● **Task brief**
Below are the entries; give again exactly the lines from the one mentioning "assign fs8 = fs6 ^ fc2 ^ fc3;" through the one mentioning "assign fs13 = fs11 ^ fc8 ^ fs12;", inclusive.

● **Records**
This design comes from an exercise in tuning for small area, a short achievable clock period and few clock cycles per item on the open sky130 flow, not from production work.
In this exercise RTL edits were held to simulation tests only and were not proved equivalent to the original.
Power is estimated from default activity; no workload was simulated.

==> flow/design.v <==
`default_nettype none
package unary_data_pkg;
    typedef logic signed [8-1:0] ifm_t;     
    typedef logic        [8-2:0] mag_t;     
    typedef logic signed [24-1:0] psum_t;
    typedef logic        [8-2:0] win_cnt_t;  
    localparam int unsigned WIN_LEN = 2 ** (8 - 1);
endpackage
`default_nettype wire
`default_nettype none
module unary_col
(
    input  wire logic [6:0] y,
    input  wire logic       sa_e,
    input  wire logic       n,
    input  wire logic [6:0] w,
    input  wire logic [6:0] bias_lo,
    output logic [6:0]      lo,
    output logic            c
);
    logic [6:0] r;
    logic [6:0] h;
    logic [6:0] bx;
    logic [5:0][5:0] pp;
    always_comb begin
        for (int k = 0; k < 7; k++) r[k] = w[6-k];
    end
    assign bx = bias_lo ^ {7{n}};
    logic [6:0] gen0, prop0;
    logic [6:0] gen1, prop1, gen2, prop2, gen3;
    logic [7:0] gt;
    assign gen0  = y & ~r;
    assign prop0 = y | ~r;
    for (genvar k = 0; k < 7; k++) begin : g_ks
        assign gen1[k]  = (k >= 1) ? gen0[k]  | (prop0[k] & gen0[k >= 1 ? k-1 : 0])  : gen0[k] | (prop0[k] & sa_e);
        assign prop1[k] = (k >= 1) ? prop0[k] & prop0[k >= 1 ? k-1 : 0] : 1'b0;
        assign gen2[k]  = (k >= 2) ? gen1[k]  | (prop1[k] & gen1[k >= 2 ? k-2 : 0])  : gen1[k] | (prop1[k] & sa_e);
        assign prop2[k] = (k >= 2) ? prop1[k] & prop1[k >= 2 ? k-2 : 0] : 1'b0;
        assign gen3[k]  = (k >= 4) ? gen2[k]  | (prop2[k] & gen2[k >= 4 ? k-4 : 0])  : gen2[k] | (prop2[k] & sa_e);
    end
    assign gt = {gen3, sa_e};
    for (genvar k = 0; k < 7; k++) begin : g_hit
        assign h[k] = r[k] & (y[k] | gt[k]);
    end
    for (genvar k = 0; k < 6; k++) begin : g_pp
        for (genvar j = 0; j < 6 - k; j++) begin : g_col
            assign pp[k][j] = r[k] & y[j+k+1];
        end
        for (genvar j = 6 - k; j < 6; j++) begin : g_pad
            assign pp[k][j] = 1'b0;
        end
    end
    wire fs0, fc0;
    assign fs0 = pp[0][0] ^ pp[1][0] ^ pp[2][0];
    assign fc0 = (pp[0][0] & pp[1][0]) | (pp[2][0] & (pp[0][0] ^ pp[1][0]));
    wire fs1, fc1;
    assign fs1 = pp[3][0] ^ pp[4][0] ^ pp[5][0];
    assign fc1 = (pp[3][0] & pp[4][0]) | (pp[5][0] & (pp[3][0] ^ pp[4][0]));
    wire fs2, fc2;
    assign fs2 = fs0 ^ fs1 ^ h[0];
    assign fc2 = (fs0 & fs1) | (h[0] & (fs0 ^ fs1));
    wire fs3, fc3;
    assign fs3 = h[1] ^ h[2] ^ h[3];
    assign fc3 = (h[1] & h[2]) | (h[3] & (h[1] ^ h[2]));
    wire fs4, fc4;
    assign fs4 = h[4] ^ h[5] ^ h[6];
    assign fc4 = (h[4] & h[5]) | (h[6] & (h[4] ^ h[5]));
    wire hs0, hc0;
    assign hs0 = fs2 ^ fs3;
    assign hc0 = fs2 & fs3;
    wire fs5, fc5;
    assign fs5 = bx[1] ^ pp[0][1] ^ pp[1][1];
    assign fc5 = (bx[1] & pp[0][1]) | (pp[1][1] & (bx[1] ^ pp[0][1]));
    wire fs6, fc6;
    assign fs6 = pp[2][1] ^ pp[3][1] ^ pp[4][1];
    assign fc6 = (pp[2][1] & pp[3][1]) | (pp[4][1] & (pp[2][1] ^ pp[3][1]));
    wire fs7, fc7;
    assign fs7 = fc0 ^ fc1 ^ fs5;
    assign fc7 = (fc0 & fc1) | (fs5 & (fc0 ^ fc1));
    wire fs8, fc8;
    assign fs8 = fs6 ^ fc2 ^ fc3;
    assign fc8 = (fs6 & fc2) | (fc3 & (fs6 ^ fc2));
    wire fs9, fc9;
    assign fs9 = fc4 ^ fs7 ^ hc0;
    assign fc9 = (fc4 & fs7) | (hc0 & (fc4 ^ fs7));
    wire fs10, fc10;
    assign fs10 = bx[2] ^ pp[0][2] ^ pp[1][2];
    assign fc10 = (bx[2] & pp[0][2]) | (pp[1][2] & (bx[2] ^ pp[0][2]));
    wire fs11, fc11;
    assign fs11 = pp[2][2] ^ pp[3][2] ^ fc5;
    assign fc11 = (pp[2][2] & pp[3][2]) | (fc5 & (pp[2][2] ^ pp[3][2]));
    wire fs12, fc12;
    assign fs12 = fc6 ^ fs10 ^ fc7;
    assign fc12 = (fc6 & fs10) | (fc7 & (fc6 ^ fs10));
    wire fs13, fc13;
    assign fs13 = fs11 ^ fc8 ^ fs12;
    assign fc13 = (fs11 & fc8) | (fs12 & (fs11 ^ fc8));
    wire fs14, fc14;
    assign fs14 = bx[3] ^ pp[0][3] ^ pp[1][3];
    assign fc14 = (bx[3] & pp[0][3]) | (pp[1][3] & (bx[3] ^ pp[0][3]));
    wire fs15, fc15;
    assign fs15 = pp[2][3] ^ fc10 ^ fs14;
    assign fc15 = (pp[2][3] & fc10) | (fs14 & (pp[2][3] ^ fc10));
    wire fs16, fc16;
    assign fs16 = fc11 ^ fs15 ^ fc12;
    assign fc16 = (fc11 & fs15) | (fc12 & (fc11 ^ fs15));
    wire fs17, fc17;
    assign fs17 = bx[4] ^ pp[0][4] ^ pp[1][4];
    assign fc17 = (bx[4] & pp[0][4]) | (pp[1][4] & (bx[4] ^ pp[0][4]));
    wire fs18, fc18;
    assign fs18 = fc14 ^ fs17 ^ fc15;
    assign fc18 = (fc14 & fs17) | (fc15 & (fc14 ^ fs17));
    wire fs19, fc19;
    assign fs19 = bx[5] ^ pp[0][5] ^ fc17;
    assign fc19 = (bx[5] & pp[0][5]) | (fc17 & (bx[5] ^ pp[0][5]));
    logic [7:0] ra, rb, pg, pk;
    logic [7:0] cg1, cp1, cg2, cp2, cg3;
    logic [8:0] cy;
    assign ra = {1'b0, bx[6], fs19, fs18, fc13, fc9, fs8, fs4};
    assign rb = {1'b0, fc19, fc18, fc16, fs16, fs13, fs9, hs0};
    assign pg = ra & rb;
    assign pk = ra ^ rb;
    for (genvar j = 0; j < 8; j++) begin : g_cpa
        assign cg1[j] = (j >= 1) ? pg[j]  | (pk[j]  & pg[j >= 1 ? j-1 : 0])  : pg[j] | (pk[j] & bx[0]);
        assign cp1[j] = (j >= 1) ? pk[j]  & pk[j >= 1 ? j-1 : 0] : 1'b0;
        assign cg2[j] = (j >= 2) ? cg1[j] | (cp1[j] & cg1[j >= 2 ? j-2 : 0]) : cg1[j] | (cp1[j] & bx[0]);
        assign cp2[j] = (j >= 2) ? cp1[j] & cp1[j >= 2 ? j-2 : 0] : 1'b0;
        assign cg3[j] = (j >= 4) ? cg2[j] | (cp2[j] & cg2[j >= 4 ? j-4 : 0]) : cg2[j] | (cp2[j] & bx[0]);
    end
    assign cy = {cg3, bx[0]};
    assign lo = (pk[6:0] ^ {7{n}}) ^ cy[6:0];
    assign c  = cy[7];
endmodule
`default_nettype wire
`default_nettype none
module psum_hi
#(
    parameter int W = 24 - 7
)
(
    input  wire logic [W-1:0] b,
    input  wire logic [W-1:0] q,
    input  wire logic         n,
    input  wire logic         cy,
    input  wire logic         go,
    output logic [W-1:0]      d
);
    logic [W:0] qg;
    always_comb begin
        qg[0] = go;
        for (int i = 0; i < W; i++) qg[i+1] = qg[i] & (b[i] ^ n);
    end
    assign d = (go ? b : q) ^ ({W{cy}} & qg[W-1:0]);
endmodule
`default_nettype wire
`default_nettype none
module unary_row_top
(
    input  wire logic                    clk,
    input  wire logic                    rst_n_i,
    input  wire logic                    start_i,
    input  wire unary_data_pkg::ifm_t                    ifm_i,
    input  wire logic                    wght_load_i,
    input  wire logic                    wght_sign_i,
    input  wire unary_data_pkg::mag_t                    wght_abs_i,
    input  wire logic                    wght_clr_i,
    input  wire unary_data_pkg::psum_t [4-1:0] bias_i,
    output logic                         busy_o,
    output unary_data_pkg::psum_t [4-1:0]      result_o,
    output logic                         result_valid_o
);
    localparam int HI = 24 - 7;   
    logic                                     valid_q;
    logic                                     go;
    logic [4-1:0]                   wght_sign_q;
    unary_data_pkg::mag_t [4-1:0]   wght_abs_q;
    logic                                     ifm_sign;
    logic                                     sa_e;
    logic [6:0]                               y;
    unary_data_pkg::psum_t [4-1:0]  res;
    assign go = start_i && !valid_q;   
    always_ff @(posedge clk or negedge rst_n_i) begin
        if (!rst_n_i) valid_q <= 1'b0;
        else          valid_q <= go;
    end
    assign busy_o         = valid_q;
    assign result_valid_o = valid_q;
    always_ff @(posedge clk or negedge rst_n_i) begin
        if (!rst_n_i) begin
            wght_sign_q <= '0;
            wght_abs_q  <= '0;
        end else if (wght_clr_i) begin
            wght_sign_q <= '0;
            wght_abs_q  <= '0;
        end else if (wght_load_i) begin
            wght_sign_q <= {wght_sign_q[4-2:0], wght_sign_i};
            wght_abs_q  <= {wght_abs_q[4-2:0], wght_abs_i};
        end
    end
    assign ifm_sign = ifm_i[8-1];
    assign sa_e     = ifm_sign;
    assign y        = ifm_i[8-2:0] ^ {7{sa_e}};
    for (genvar c = 0; c < 4; c++) begin : g_col
        logic          n, cy, m;
        logic [6:0]    lo;
        assign n = ifm_sign ^ wght_sign_q[c];
        unary_col i_col (
            .y(y), .sa_e(sa_e), .n(n), .w(wght_abs_q[c]),
            .bias_lo(bias_i[c][6:0]), .lo(lo), .c(cy)
        );
        psum_hi i_hi (
            .b(bias_i[c][24-1:7]), .q(result_o[c][24-1:7]),
            .n(n), .cy(cy), .go(go), .d(res[c][24-1:7])
        );
        assign res[c][6:0] = go ? lo : result_o[c][6:0];
    end
    always_ff @(posedge clk or negedge rst_n_i) begin
        if (!rst_n_i)  result_o <= '0;
        else           result_o <= res;   
    end
endmodule
`default_nettype wire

● **Exercise answer**
    assign fs8 = fs6 ^ fc2 ^ fc3;
    assign fc8 = (fs6 & fc2) | (fc3 & (fs6 ^ fc2));
    wire fs9, fc9;
    assign fs9 = fc4 ^ fs7 ^ hc0;
    assign fc9 = (fc4 & fs7) | (hc0 & (fc4 ^ fs7));
    wire fs10, fc10;
    assign fs10 = bx[2] ^ pp[0][2] ^ pp[1][2];
    assign fc10 = (bx[2] & pp[0][2]) | (pp[1][2] & (bx[2] ^ pp[0][2]));
    wire fs11, fc11;
    assign fs11 = pp[2][2] ^ pp[3][2] ^ fc5;
    assign fc11 = (pp[2][2] & pp[3][2]) | (fc5 & (pp[2][2] ^ pp[3][2]));
    wire fs12, fc12;
    assign fs12 = fc6 ^ fs10 ^ fc7;
    assign fc12 = (fc6 & fs10) | (fc7 & (fc6 ^ fs10));
    wire fs13, fc13;
    assign fs13 = fs11 ^ fc8 ^ fs12;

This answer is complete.